- _WHAT TO PRODUCE_:
Extract exactly those lines that lie between the start of the material and the line with "kind of cell", including both boundary lines and no others.

- _MATERIAL SHOWN_:
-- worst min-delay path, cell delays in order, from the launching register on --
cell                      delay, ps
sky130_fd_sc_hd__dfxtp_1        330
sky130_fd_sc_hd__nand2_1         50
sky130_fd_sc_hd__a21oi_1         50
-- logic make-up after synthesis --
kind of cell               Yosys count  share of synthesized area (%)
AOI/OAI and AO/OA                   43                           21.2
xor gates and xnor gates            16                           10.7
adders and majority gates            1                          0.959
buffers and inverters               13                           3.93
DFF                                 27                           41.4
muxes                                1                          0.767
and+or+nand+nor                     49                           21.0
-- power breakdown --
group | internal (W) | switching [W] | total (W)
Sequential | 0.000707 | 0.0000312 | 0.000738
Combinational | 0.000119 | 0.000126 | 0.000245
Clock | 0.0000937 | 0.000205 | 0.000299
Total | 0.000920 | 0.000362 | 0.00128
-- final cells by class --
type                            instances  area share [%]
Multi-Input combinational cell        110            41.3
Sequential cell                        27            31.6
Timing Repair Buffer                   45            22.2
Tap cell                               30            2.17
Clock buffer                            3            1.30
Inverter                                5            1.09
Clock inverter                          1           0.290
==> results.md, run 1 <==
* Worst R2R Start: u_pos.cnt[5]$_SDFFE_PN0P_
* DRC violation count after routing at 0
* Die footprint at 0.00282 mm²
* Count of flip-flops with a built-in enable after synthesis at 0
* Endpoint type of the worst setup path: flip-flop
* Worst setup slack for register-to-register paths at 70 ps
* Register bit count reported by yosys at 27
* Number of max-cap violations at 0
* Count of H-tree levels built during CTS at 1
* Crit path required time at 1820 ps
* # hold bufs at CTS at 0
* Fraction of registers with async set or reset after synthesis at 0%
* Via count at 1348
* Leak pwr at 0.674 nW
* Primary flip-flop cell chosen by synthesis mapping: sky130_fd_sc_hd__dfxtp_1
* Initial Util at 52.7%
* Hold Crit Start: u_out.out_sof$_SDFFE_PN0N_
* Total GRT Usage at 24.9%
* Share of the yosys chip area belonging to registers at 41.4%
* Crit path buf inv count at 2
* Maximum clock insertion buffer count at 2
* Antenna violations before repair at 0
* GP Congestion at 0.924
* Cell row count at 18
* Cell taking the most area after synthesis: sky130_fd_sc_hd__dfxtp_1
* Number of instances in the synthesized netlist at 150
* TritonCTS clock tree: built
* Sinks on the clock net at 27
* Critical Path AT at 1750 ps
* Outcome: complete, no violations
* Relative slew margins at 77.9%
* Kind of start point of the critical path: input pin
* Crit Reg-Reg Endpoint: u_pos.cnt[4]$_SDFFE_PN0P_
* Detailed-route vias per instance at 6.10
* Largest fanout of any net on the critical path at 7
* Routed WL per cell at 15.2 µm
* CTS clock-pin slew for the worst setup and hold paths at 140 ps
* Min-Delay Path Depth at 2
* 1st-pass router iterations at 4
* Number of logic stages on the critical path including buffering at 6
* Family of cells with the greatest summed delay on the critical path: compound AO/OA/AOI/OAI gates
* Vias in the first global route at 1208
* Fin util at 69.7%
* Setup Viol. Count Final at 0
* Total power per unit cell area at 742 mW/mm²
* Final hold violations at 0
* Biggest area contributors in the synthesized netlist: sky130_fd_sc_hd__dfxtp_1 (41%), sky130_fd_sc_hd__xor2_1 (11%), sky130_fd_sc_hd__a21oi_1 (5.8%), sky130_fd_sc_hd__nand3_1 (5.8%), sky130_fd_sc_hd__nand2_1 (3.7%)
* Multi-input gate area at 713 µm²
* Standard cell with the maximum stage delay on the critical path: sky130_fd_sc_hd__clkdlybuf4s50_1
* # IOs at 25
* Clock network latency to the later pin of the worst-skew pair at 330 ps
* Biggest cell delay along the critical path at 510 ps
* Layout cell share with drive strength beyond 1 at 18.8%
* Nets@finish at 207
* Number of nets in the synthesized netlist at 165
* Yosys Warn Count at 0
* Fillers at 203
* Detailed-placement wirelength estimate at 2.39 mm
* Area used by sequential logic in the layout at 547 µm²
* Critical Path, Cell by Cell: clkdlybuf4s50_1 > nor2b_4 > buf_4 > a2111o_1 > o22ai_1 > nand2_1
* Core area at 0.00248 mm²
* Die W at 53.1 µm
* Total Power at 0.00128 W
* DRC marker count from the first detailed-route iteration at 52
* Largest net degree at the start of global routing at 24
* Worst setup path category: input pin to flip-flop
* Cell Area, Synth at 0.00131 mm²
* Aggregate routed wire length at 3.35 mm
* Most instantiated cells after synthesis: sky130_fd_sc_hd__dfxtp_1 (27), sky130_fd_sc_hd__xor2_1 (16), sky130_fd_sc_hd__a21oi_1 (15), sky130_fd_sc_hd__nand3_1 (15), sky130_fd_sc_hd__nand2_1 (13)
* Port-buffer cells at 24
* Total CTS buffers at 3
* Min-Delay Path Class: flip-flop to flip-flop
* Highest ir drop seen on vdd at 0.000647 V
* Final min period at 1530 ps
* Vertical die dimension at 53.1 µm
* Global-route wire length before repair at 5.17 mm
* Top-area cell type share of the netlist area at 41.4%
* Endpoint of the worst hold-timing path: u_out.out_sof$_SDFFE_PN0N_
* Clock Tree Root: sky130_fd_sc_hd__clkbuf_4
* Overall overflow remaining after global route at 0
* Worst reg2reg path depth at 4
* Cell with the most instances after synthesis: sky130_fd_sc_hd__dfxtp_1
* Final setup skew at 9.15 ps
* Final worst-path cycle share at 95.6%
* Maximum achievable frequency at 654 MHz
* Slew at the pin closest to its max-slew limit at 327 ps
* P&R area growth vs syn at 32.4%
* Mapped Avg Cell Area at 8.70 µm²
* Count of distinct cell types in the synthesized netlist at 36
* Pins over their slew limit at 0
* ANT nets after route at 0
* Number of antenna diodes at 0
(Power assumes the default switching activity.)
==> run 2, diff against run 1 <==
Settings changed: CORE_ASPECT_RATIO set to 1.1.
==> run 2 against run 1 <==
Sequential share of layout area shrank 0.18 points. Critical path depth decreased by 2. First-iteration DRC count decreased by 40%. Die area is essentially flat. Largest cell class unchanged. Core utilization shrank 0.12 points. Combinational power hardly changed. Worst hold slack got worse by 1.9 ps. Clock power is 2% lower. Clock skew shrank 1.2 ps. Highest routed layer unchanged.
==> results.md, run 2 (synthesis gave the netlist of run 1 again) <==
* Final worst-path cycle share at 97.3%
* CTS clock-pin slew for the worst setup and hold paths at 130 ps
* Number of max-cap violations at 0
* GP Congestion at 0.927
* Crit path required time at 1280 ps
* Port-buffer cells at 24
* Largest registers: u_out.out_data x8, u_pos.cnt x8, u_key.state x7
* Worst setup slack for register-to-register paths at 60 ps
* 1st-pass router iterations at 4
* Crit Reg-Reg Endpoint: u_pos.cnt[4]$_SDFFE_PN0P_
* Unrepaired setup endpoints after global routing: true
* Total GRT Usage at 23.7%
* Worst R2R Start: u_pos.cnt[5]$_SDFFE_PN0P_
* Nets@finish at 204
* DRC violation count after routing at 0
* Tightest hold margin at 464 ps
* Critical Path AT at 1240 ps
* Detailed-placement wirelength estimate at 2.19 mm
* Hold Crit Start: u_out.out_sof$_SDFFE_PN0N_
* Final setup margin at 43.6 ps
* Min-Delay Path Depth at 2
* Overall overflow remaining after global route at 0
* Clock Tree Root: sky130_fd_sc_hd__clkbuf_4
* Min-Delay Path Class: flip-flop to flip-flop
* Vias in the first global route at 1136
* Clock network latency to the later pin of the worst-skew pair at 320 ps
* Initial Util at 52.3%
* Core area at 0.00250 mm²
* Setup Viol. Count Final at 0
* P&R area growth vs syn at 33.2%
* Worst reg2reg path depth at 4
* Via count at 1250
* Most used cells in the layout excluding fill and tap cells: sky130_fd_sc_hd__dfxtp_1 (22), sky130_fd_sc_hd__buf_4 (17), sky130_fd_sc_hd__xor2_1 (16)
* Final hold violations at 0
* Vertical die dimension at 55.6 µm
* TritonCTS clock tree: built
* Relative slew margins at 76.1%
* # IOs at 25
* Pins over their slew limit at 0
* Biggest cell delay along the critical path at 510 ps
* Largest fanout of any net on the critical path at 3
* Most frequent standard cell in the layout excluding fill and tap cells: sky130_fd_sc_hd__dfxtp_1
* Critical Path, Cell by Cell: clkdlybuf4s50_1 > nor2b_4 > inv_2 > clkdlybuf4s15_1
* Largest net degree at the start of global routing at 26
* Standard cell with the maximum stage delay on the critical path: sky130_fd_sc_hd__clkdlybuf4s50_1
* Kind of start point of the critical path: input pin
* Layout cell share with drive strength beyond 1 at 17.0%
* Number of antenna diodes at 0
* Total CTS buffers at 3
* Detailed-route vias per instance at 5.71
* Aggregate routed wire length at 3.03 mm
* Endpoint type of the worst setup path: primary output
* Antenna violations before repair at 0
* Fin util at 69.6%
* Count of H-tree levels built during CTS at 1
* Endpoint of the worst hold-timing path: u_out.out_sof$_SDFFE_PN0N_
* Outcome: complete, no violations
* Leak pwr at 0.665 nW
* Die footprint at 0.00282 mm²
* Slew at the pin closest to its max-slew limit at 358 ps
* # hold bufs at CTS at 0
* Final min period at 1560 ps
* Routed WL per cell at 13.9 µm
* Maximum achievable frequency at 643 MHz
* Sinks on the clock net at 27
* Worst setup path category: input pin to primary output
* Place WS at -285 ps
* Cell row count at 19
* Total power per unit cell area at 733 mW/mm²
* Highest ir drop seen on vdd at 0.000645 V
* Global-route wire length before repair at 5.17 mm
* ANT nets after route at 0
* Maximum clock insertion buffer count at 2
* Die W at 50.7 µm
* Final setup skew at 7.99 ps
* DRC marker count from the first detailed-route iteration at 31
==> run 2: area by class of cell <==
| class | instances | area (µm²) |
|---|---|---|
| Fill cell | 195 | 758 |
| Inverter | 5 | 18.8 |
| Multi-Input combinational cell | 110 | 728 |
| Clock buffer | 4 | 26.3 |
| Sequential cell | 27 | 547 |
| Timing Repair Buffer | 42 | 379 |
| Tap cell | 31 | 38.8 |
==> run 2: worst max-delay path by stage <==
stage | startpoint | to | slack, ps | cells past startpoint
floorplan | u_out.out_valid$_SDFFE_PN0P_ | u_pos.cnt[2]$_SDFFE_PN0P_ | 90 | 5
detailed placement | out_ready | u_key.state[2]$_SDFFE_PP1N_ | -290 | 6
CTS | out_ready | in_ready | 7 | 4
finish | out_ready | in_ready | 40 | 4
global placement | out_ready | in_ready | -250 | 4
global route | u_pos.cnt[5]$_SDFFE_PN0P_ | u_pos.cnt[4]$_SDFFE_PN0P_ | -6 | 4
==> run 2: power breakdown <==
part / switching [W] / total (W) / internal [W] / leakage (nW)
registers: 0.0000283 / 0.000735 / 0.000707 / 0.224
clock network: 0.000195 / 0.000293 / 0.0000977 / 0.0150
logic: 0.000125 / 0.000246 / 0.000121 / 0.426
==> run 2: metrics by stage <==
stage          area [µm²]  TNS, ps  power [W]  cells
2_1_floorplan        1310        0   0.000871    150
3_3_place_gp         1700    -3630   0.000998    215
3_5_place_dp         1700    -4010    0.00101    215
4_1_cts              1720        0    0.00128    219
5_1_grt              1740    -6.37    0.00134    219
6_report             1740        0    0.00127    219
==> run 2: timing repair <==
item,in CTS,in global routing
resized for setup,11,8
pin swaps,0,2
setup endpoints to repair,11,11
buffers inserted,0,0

- _ANSWER_:
-- worst min-delay path, cell delays in order, from the launching register on --
cell                      delay, ps
sky130_fd_sc_hd__dfxtp_1        330
sky130_fd_sc_hd__nand2_1         50
sky130_fd_sc_hd__a21oi_1         50
-- logic make-up after synthesis --
kind of cell               Yosys count  share of synthesized area (%)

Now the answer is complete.